TO DO:
Each line of the data below that includes the string "status" must be copied.

Collected data entries:

—————

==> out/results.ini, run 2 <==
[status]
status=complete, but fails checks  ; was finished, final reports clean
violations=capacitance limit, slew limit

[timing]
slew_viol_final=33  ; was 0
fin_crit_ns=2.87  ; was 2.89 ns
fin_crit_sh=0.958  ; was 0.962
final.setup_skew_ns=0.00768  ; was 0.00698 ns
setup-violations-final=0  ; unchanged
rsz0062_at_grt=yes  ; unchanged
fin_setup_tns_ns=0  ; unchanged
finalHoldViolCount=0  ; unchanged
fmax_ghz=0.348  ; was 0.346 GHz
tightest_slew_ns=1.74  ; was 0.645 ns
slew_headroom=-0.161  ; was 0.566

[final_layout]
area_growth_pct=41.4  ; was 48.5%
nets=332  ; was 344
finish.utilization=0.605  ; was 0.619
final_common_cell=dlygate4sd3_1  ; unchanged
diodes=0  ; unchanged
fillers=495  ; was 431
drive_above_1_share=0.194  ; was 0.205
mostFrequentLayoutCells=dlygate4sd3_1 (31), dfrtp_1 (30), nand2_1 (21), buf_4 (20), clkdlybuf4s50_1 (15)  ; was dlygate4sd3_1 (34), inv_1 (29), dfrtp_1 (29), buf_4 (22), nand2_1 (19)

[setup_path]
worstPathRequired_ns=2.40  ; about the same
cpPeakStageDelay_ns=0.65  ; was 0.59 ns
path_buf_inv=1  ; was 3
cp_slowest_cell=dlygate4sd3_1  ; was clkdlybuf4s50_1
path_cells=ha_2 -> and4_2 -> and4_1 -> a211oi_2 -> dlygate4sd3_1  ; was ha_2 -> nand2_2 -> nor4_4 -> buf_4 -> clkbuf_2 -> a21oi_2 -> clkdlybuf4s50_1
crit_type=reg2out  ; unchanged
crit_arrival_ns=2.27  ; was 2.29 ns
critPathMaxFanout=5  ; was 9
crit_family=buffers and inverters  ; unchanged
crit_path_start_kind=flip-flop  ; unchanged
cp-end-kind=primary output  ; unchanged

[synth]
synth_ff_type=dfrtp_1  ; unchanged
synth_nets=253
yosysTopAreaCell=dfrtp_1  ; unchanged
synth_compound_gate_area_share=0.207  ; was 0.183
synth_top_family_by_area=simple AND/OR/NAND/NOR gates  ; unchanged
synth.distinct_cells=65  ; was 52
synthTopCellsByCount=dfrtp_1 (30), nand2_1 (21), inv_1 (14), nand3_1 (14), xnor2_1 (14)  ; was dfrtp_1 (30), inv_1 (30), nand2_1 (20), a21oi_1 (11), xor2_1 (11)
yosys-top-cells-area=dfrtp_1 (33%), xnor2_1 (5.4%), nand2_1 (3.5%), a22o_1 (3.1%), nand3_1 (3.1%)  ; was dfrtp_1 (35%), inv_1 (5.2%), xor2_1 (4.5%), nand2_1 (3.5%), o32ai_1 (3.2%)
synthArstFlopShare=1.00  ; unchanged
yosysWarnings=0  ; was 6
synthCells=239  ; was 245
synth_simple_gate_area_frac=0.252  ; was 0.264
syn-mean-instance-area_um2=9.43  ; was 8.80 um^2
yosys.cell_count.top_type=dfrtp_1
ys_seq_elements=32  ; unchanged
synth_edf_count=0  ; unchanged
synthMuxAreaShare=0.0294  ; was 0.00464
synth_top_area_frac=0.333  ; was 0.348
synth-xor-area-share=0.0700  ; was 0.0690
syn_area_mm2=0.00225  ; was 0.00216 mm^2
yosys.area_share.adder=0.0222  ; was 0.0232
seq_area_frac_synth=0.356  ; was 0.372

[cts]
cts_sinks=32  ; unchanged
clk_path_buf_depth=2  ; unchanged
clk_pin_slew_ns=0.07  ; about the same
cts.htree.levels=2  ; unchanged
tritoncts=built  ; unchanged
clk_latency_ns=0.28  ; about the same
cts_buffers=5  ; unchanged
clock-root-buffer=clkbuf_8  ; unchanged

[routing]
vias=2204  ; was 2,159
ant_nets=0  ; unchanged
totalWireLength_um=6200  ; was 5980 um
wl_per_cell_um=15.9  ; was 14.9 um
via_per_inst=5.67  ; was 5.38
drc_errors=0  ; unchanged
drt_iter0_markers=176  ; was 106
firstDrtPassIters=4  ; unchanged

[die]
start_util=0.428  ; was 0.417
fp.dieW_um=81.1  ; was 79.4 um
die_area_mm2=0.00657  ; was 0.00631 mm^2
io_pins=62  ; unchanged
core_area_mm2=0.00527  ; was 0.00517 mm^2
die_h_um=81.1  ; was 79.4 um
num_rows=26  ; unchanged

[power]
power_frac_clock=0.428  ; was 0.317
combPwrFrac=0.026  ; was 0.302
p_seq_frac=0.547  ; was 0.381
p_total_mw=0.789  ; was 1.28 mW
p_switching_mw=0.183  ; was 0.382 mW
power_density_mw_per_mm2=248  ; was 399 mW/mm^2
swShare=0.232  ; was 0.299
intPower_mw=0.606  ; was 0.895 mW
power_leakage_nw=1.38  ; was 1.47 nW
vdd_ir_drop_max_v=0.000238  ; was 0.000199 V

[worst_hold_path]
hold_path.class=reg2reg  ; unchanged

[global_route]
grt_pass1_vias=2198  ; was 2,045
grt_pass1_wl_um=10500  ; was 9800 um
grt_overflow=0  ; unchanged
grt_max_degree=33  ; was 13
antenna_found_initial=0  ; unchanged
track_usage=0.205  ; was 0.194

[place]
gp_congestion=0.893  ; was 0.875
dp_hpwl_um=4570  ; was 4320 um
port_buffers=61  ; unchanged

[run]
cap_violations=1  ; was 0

—————

RESULT OF THE EXERCISE:
[status]
status=complete, but fails checks  ; was finished, final reports clean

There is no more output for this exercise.